Collect every line below that contains the word "came".

________________________

What follows belongs to an exercise in optimizing a design on an open flow for small area and few clock cycles per item; a production flow would make more cautious choices. No run shown here included a check of the RTL's function; only the layout flow was run. Power figures rest on the tool's default switching activity, not on a simulated workload.

==> flow/design.v (outline; a module is shown in full before it is edited, if it fits) <==
// module hsv_adjust_pipe: 93 lines
// module hsv_adjust_hue: 170 lines
// module hsv_adjust_gain: 1488 lines
// module hsv_adjust_ha: 4 lines
// module hsv_adjust_fa: 4 lines
module hsv_adjust_pipe #(
  parameter int          HW      = 25,
  parameter int          SW      = 18,
  parameter int          FRAC    = 16,
  parameter int unsigned HUE_MAX = 360 << FRAC
) (
  input  logic                 CLK,
  input  logic                 RST_N,
  input  logic                 IN_VALID,
  output logic                 IN_READY,
  input  logic                 IN_SOF,
  input  logic [HW-1:0]        H,
  input  logic [SW-1:0]        S,
  input  logic [SW-1:0]        V,
  input  logic                 CNTL_WR,
  input  logic signed [HW:0]   CNTL_HUE,
  input  logic signed [SW-1:0] CNTL_SAT,
  input  logic signed [SW-1:0] CNTL_VAL,
  input  logic                 CNTL_BYP,
  output logic                 OUT_VALID,
  input  logic                 OUT_READY,
  output logic                 OUT_SOF,
  output logic [HW-1:0]        HO,
  output logic [SW-1:0]        SO,
  output logic [SW-1:0]        VO
);
  // ...
==> flow/flow/run.sh <==
#!/bin/bash
# Standard ORFS layout, with the port buffers made from the smallest buffer
# (every input and output port still gets its own buffer).
set -o pipefail
export BUFFER_PORTS_ARGS="-buffer_cell sky130_fd_sc_hd__buf_1"
bash standard.sh synth > synth.log 2>&1 || exit 1
bash standard.sh finish > layout.log 2>&1 || exit 1
==> flow/standard.sh <==
#!/bin/bash
# synth_recipe.tcl (not shown) runs the flow's synth.tcl, then flattens the netlist and writes it again
# the make line also repeats each setting of config.mk as NAME=value (left out here)
make -C /OpenROAD-flow-scripts/flow DESIGN_CONFIG=/design/flow/config.mk WORK_HOME=/design/flow/orfs CLKGATE_MAP_FILE= SYNTH_SCRIPT=/design/flow/synth_recipe.tcl "${@:-finish}"
==> flow/config.mk <==
export PLATFORM = sky130hd
export DESIGN_NAME = hsv_adjust_pipe
export DESIGN_NICKNAME = hsv_adjust_pipe
export VERILOG_FILES = /design/flow/design.v
export SDC_FILE = /design/flow/constraint.sdc
export NUM_CORES = 4
export LEC_CHECK = 0
export CAP_MARGIN = 20
export CORE_MARGIN = 2
export CORE_UTILIZATION = 45
export SLEW_MARGIN = 20
export SYNTH_HIERARCHICAL = 1
export SYNTH_MINIMUM_KEEP_SIZE = 0
==> flow/constraint.sdc <==
create_clock -name core_clock -period 10.0 [get_ports {CLK}]
set_input_delay 2.0000 -clock core_clock [delete_from_list [all_inputs] [get_ports {CLK}]]
set_output_delay 2.0000 -clock core_clock [all_outputs]
set_load 0.01 [all_outputs]
==> out/summary.md, run 1 <==
### Cells and area
• **fill cell total of the finished layout** 4,412
• **Non-CTS buffers** 258
• **post-route design area** 23,600 um2
• **number of flip-flops under the largest register name** 62
• **FF/Latch Area** 5040 um2
• **most frequent standard cell in the layout excluding fill and tap cells** sky130_fd_sc_hd__nand2_1

### Global routing
• **largest net degree at the start of global routing** 64
• **initial antenna violation count** 4

### STA
• **post-layout minimum cycle time** 9.56 ns
• **worst hold slack** 0.458 ns
• **setup slack of the critical path after layout** 0.442 ns
• **final sum of negative setup slack** 0 ns
• **final cycle utilization of the critical path** 0.956

### Pwr
• **relative contribution of the clock network to total power** 0.135
• **Pwr Total** 5.46 mW
• **Worst VDD drop** 214 uV
• **power group with the highest consumption** combinational logic
• **net switching power** 2.57 mW

### Drt
• **sum of routed wire segments on met1** 23,800 um
• **WL met2** 28,200 um

### Synthesis
• **post-synthesis register bit count** 189
• **most common cell in the netlist** sky130_fd_sc_hd__nand2_1
• **Post-Synth Adder-Cell Area** 0.469

### Critical path
• **termination of the worst setup path** HO[23]
• **Setup CP Type** flip-flop to output port
• **CP startpoint kind** flip-flop

### Placement
• **sum of net half-perimeters after detailed placement** 43,600 um

### Outcome
• **status** complete, no violations

### Clock network
• **cts bufs inserted** 17

### Worst hold path
• **hold wc startpoint** pend[59]

==> module hsv_adjust_pipe, before the edit <==
module hsv_adjust_pipe #(
  parameter int          HW      = 25,
  parameter int          SW      = 18,
  parameter int          FRAC    = 16,
  parameter int unsigned HUE_MAX = 360 << FRAC
) (
  input  logic                 CLK,
  input  logic                 RST_N,
  input  logic                 IN_VALID,
  output logic                 IN_READY,
  input  logic                 IN_SOF,
  input  logic [HW-1:0]        H,
  input  logic [SW-1:0]        S,
  input  logic [SW-1:0]        V,
  input  logic                 CNTL_WR,
  input  logic signed [HW:0]   CNTL_HUE,
  input  logic signed [SW-1:0] CNTL_SAT,
  input  logic signed [SW-1:0] CNTL_VAL,
  input  logic                 CNTL_BYP,
  output logic                 OUT_VALID,
  input  logic                 OUT_READY,
  output logic                 OUT_SOF,
  output logic [HW-1:0]        HO,
  output logic [SW-1:0]        SO,
  output logic [SW-1:0]        VO
);
  localparam logic [HW:0]   HMAX    = HUE_MAX[HW:0];
  localparam int unsigned   HLAST_I = HUE_MAX - 1;
  localparam logic [HW-1:0] HLAST   = HLAST_I[HW-1:0];
  typedef struct packed {
    logic [HW-1:0] hue;
    logic [SW-1:0] sat;
    logic [SW-1:0] val;
    logic          byp;
  } cntl_t;
  logic  accept, take, pend_flag, zero, byp;
  logic  [HW:0] hue_norm;
  cntl_t wr_set, pend, pend_nx, act;
  assign IN_READY = ~OUT_VALID | OUT_READY;
  assign accept   = IN_VALID & IN_READY;
  assign take     = accept & IN_SOF & (pend_flag | CNTL_WR);
  always_comb begin
    hue_norm = CNTL_HUE;
    if (CNTL_HUE[HW])
      hue_norm = CNTL_HUE + HMAX;
    wr_set  = {hue_norm[HW-1:0] & {HW{~CNTL_BYP}}, CNTL_SAT & {SW{~CNTL_BYP}},
               CNTL_VAL & {SW{~CNTL_BYP}}, CNTL_BYP};
    pend_nx = CNTL_WR ? wr_set : pend;
  end
  always_ff @(posedge CLK)
    pend <= pend_nx;
  always_ff @(posedge CLK)
    if (take || zero)
      act <= take ? pend_nx : '0;
  always_ff @(posedge CLK or negedge RST_N) begin
    if (!RST_N) begin
      zero      <= 1'b1;
      byp       <= 1'b0;
      pend_flag <= 1'b0;
    end else begin
      if (take) begin
        zero      <= 1'b0;
        byp       <= pend_nx.byp;
        pend_flag <= 1'b0;
      end else if (CNTL_WR) begin
        pend_flag <= 1'b1;
      end
    end
  end
  logic          b_sof;
  logic [HW-1:0] b_h;
  logic [SW-1:0] b_s, b_v;
  always_ff @(posedge CLK or negedge RST_N) begin
    if (!RST_N)
      OUT_VALID <= 1'b0;
    else if (IN_READY)
      OUT_VALID <= IN_VALID;
  end
  always_ff @(posedge CLK) begin
    if (IN_READY) begin
      b_sof <= IN_SOF;
      b_h   <= H;
      b_s   <= S;
      b_v   <= V;
    end
  end
  hsv_adjust_gain u_sg (.x(b_s), .g(act.sat), .byp(byp), .y(SO));
  hsv_adjust_gain u_vg (.x(b_v), .g(act.val), .byp(byp), .y(VO));
  logic [HW-1:0] off;
  assign off     = act.hue;
  assign OUT_SOF = b_sof;
  hsv_adjust_hue u_hue (.h(b_h), .off(off), .byp(byp), .y(HO));
endmodule
This design comes from an exercise in tuning for small area and few clock cycles per item on the open sky130 flow, not from production work.
Function was checked by simulation only, so behaviour that the tests miss may differ from the original.
Power is estimated from default activity; no workload was simulated.

## cedar
## s_expression_tokenizer_core
module s_expression_tokenizer_core
#(
  parameter int unsigned LINE_BITS   = 20,
  parameter int unsigned COLUMN_BITS = 16,
  parameter int unsigned QDEPTH      = 0
) (
  input  logic        clk_i,
  input  logic        rst_ni,
  input  logic        in_valid_i,
  output logic        in_stall_o,
  input  logic [1:0]  op_i,
  input  logic [15:0] ch_i,
  output logic        out_valid_o,
  input  logic        out_stall_i,
  output logic        kind_o,
  output logic [15:0] text_char_o,
  output logic [3:0]  token_type_o,
  output logic [19:0] line_number_o,
  output logic [15:0] column_o,
  output logic [15:0] length_o,
  output logic        last_o
);
  logic        item_v, item_take, item_ready;
  logic [1:0]  item_op;
  logic [15:0] item_ch;
  sexl_rqueue #(
    .DEPTH(QDEPTH)
  ) u_queue (
    .clk_i       (clk_i),
    .rst_ni      (rst_ni),
    .in_valid_i  (in_valid_i),
    .in_stall_o  (in_stall_o),
    .op_i        (op_i),
    .ch_i        (ch_i),
    .item_v_o    (item_v),
    .op_o        (item_op),
    .ch_o        (item_ch),
    .item_take_i (item_take),
  ...
export LEC_CHECK = 0
export CAP_MARGIN = 20
export CORE_MARGIN = 2
export CORE_UTILIZATION = 40
export GPL_TIMING_DRIVEN = 0
export SLEW_MARGIN = 20
create_clock -name core_clock -period 5.0 [get_ports {clk_i}]
standard.sh (not shown) runs the stock make flow with config.mk's settings and CLKGATE_MAP_FILE= SYNTH_SCRIPT=/design/flow/synth_recipe.tcl, a recipe that flattens the netlist after the stock synthesis.
==> flow/flow/run.sh <==
#!/bin/bash
# The standard layout with three changes:
#  - synthesis maps with an area-only ABC script (flow/abc_area_map.script
#    in place of ORFS's abc_speed.script; nothing else in synthesis changes)
#  - plain buf_1 cells as the port buffers
#  - a clock tree of clkbuf_4/clkbuf_8 cells with no dummy loads
set -euo pipefail
here=$(pwd)
rm -rf "$here/orfs_scripts"
cp -r "$FLOW_HOME/scripts" "$here/orfs_scripts"
cp "$here/flow/abc_area_map.script" "$here/orfs_scripts/abc_speed.script"
export SCRIPTS_DIR="$here/orfs_scripts"
export BUFFER_PORTS_ARGS="-buffer_cell sky130_fd_sc_hd__buf_1"
export CTS_ARGS="-sink_clustering_enable -repair_clock_nets -dont_use_dummy_load -sink_clustering_size 30 -sink_clustering_max_diameter 100 -buf_list {sky130_fd_sc_hd__clkbuf_4 sky130_fd_sc_hd__clkbuf_8}"
bash standard.sh > standard_flow.log 2>&1
==> flow/flow/abc_area_map.script <==
strash
dch
map -a
topo
stime -c
Testbench counts of cedar, summed over its fixed seeds: cycles 40,481, items 32,013.
Changes in tundra relative to cedar:
- clearing GPL_TIMING_DRIVEN, which used to be 0
==> flow/flow/run.sh <==
#!/bin/bash
# The standard layout, with plain buf_1 cells as the port buffers and no
# dummy loads in the clock tree.
set -euo pipefail
export BUFFER_PORTS_ARGS="-buffer_cell sky130_fd_sc_hd__buf_1"
export CTS_ARGS="-sink_clustering_enable -repair_clock_nets -dont_use_dummy_load"
bash standard.sh > standard_flow.log 2>&1
removed: flow/flow/abc_area_map.script
--- outcome ---
- tundra has area after synthesis above what cedar had.
- tundra vs cedar — relative contribution of combinational cells to total power dropped 6.8 points.
- [tundra] aggregate global-route resource usage rose 2.8 points relative to cedar
- Compared with cedar, tundra shows a higher total power.
- On total net switching power, tundra and cedar are basically level.
- Measured against each other, tundra and cedar differ in clock transition at the registers of the reported paths, the higher figure coming from cedar.
- Looking only at delay contributed by the slowest stage of the critical path, and setting everything else aside, the higher value of tundra and cedar goes to tundra.
What follows belongs to an exercise in optimizing a design on an open flow for small area; a production flow would make more cautious choices.
In this exercise RTL edits were held to simulation tests only and were not proved equivalent to the original.
Power is estimated from default activity; no workload was simulated.

==> run.sh <==
#!/bin/bash
# synth_recipe.tcl (not shown) runs the flow's synth.tcl, then flattens the netlist and writes it again
# the make line also repeats each setting of config.mk as NAME=value (left out here)
make -C /OpenROAD-flow-scripts/flow DESIGN_CONFIG=/design/flow/config.mk WORK_HOME=/design/flow/orfs CLKGATE_MAP_FILE= SYNTH_SCRIPT=/design/flow/synth_recipe.tcl finish
==> config.mk <==
export PLATFORM = sky130hd
export DESIGN_NAME = operand_fetch
export DESIGN_NICKNAME = operand_fetch
export VERILOG_FILES = /design/flow/design.v
export SDC_FILE = /design/flow/constraint.sdc
export NUM_CORES = 4
export LEC_CHECK = 0
export CAP_MARGIN = 20
export CORE_MARGIN = 2
export CORE_UTILIZATION = 40
export SLEW_MARGIN = 20
export SYNTH_HIERARCHICAL = 1
==> constraint.sdc <==
create_clock -name core_clock -period 5.0 [get_ports {clk}]
set_input_delay 1.0000 -clock core_clock [delete_from_list [all_inputs] [get_ports {clk}]]
set_output_delay 1.0000 -clock core_clock [all_outputs]
set_load 0.01 [all_outputs]
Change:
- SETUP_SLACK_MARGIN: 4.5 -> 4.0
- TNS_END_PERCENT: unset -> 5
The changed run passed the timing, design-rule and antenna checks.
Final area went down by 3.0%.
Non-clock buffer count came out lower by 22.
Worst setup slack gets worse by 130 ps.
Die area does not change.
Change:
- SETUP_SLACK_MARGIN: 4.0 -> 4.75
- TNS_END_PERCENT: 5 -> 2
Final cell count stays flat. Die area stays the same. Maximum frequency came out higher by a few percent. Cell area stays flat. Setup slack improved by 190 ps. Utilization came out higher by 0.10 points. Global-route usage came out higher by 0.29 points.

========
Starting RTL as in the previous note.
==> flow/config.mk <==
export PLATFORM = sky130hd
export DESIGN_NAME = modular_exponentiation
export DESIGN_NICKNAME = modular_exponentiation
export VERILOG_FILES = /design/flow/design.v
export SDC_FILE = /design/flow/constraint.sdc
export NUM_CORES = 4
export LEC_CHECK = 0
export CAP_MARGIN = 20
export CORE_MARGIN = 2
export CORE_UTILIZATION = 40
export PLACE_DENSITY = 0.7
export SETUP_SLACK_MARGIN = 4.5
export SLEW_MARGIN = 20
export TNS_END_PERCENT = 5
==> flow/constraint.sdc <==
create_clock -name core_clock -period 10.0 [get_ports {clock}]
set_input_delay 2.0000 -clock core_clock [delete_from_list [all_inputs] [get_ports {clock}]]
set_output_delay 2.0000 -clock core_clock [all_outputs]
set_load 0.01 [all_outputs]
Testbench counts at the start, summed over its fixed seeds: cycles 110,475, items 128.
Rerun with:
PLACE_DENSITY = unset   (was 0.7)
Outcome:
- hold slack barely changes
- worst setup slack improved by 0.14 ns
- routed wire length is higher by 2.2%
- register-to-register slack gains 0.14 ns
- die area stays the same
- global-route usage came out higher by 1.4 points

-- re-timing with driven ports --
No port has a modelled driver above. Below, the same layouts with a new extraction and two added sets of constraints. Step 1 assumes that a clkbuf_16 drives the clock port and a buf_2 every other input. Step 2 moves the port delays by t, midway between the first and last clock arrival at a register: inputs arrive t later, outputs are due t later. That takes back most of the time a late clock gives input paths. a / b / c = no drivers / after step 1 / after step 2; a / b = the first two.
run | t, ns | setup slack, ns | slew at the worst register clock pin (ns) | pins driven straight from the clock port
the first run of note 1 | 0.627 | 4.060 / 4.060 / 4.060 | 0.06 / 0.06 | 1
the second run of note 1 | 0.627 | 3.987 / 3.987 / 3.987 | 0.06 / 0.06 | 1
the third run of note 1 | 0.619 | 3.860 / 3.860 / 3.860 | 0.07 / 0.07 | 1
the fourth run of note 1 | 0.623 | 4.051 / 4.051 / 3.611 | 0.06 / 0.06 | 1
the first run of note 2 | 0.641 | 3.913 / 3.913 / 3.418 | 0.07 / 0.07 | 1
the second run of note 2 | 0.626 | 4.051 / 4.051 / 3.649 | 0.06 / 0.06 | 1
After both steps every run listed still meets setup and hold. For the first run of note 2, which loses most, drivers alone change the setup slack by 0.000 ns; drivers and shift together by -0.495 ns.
From an optimization exercise on the open Yosys and OpenROAD flow, aimed at small area, a short achievable clock period and few clock cycles per item; shortcuts taken in it are not production practice.
The RTL was checked by simulation tests, not by an equivalence proof against the original design.
Power figures rest on the tool's default switching activity, not on a simulated workload.

$ cat design/flow/config.mk
export PLATFORM = sky130hd
export DESIGN_NAME = dense_layer
export DESIGN_NICKNAME = dense_layer
export VERILOG_FILES = /design/flow/design.v
export SDC_FILE = /design/flow/constraint.sdc
export NUM_CORES = 4
export LEC_CHECK = 0
export CAP_MARGIN = 20
export CORE_MARGIN = 2
export CORE_UTILIZATION = 40
export SLEW_MARGIN = 20
$ cat design/flow/constraint.sdc
create_clock -name core_clock -period 10.0 [get_ports {clk}]
set_input_delay 2.0000 -clock core_clock [delete_from_list [all_inputs] [get_ports {clk}]]
set_output_delay 2.0000 -clock core_clock [all_outputs]
set_load 0.01 [all_outputs]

________________________

ANSWER TO THIS TASK:
Non-clock buffer count came out lower by 22.
Final cell count stays flat. Die area stays the same. Maximum frequency came out higher by a few percent. Cell area stays flat. Setup slack improved by 190 ps. Utilization came out higher by 0.10 points. Global-route usage came out higher by 0.29 points.
- global-route usage came out higher by 1.4 points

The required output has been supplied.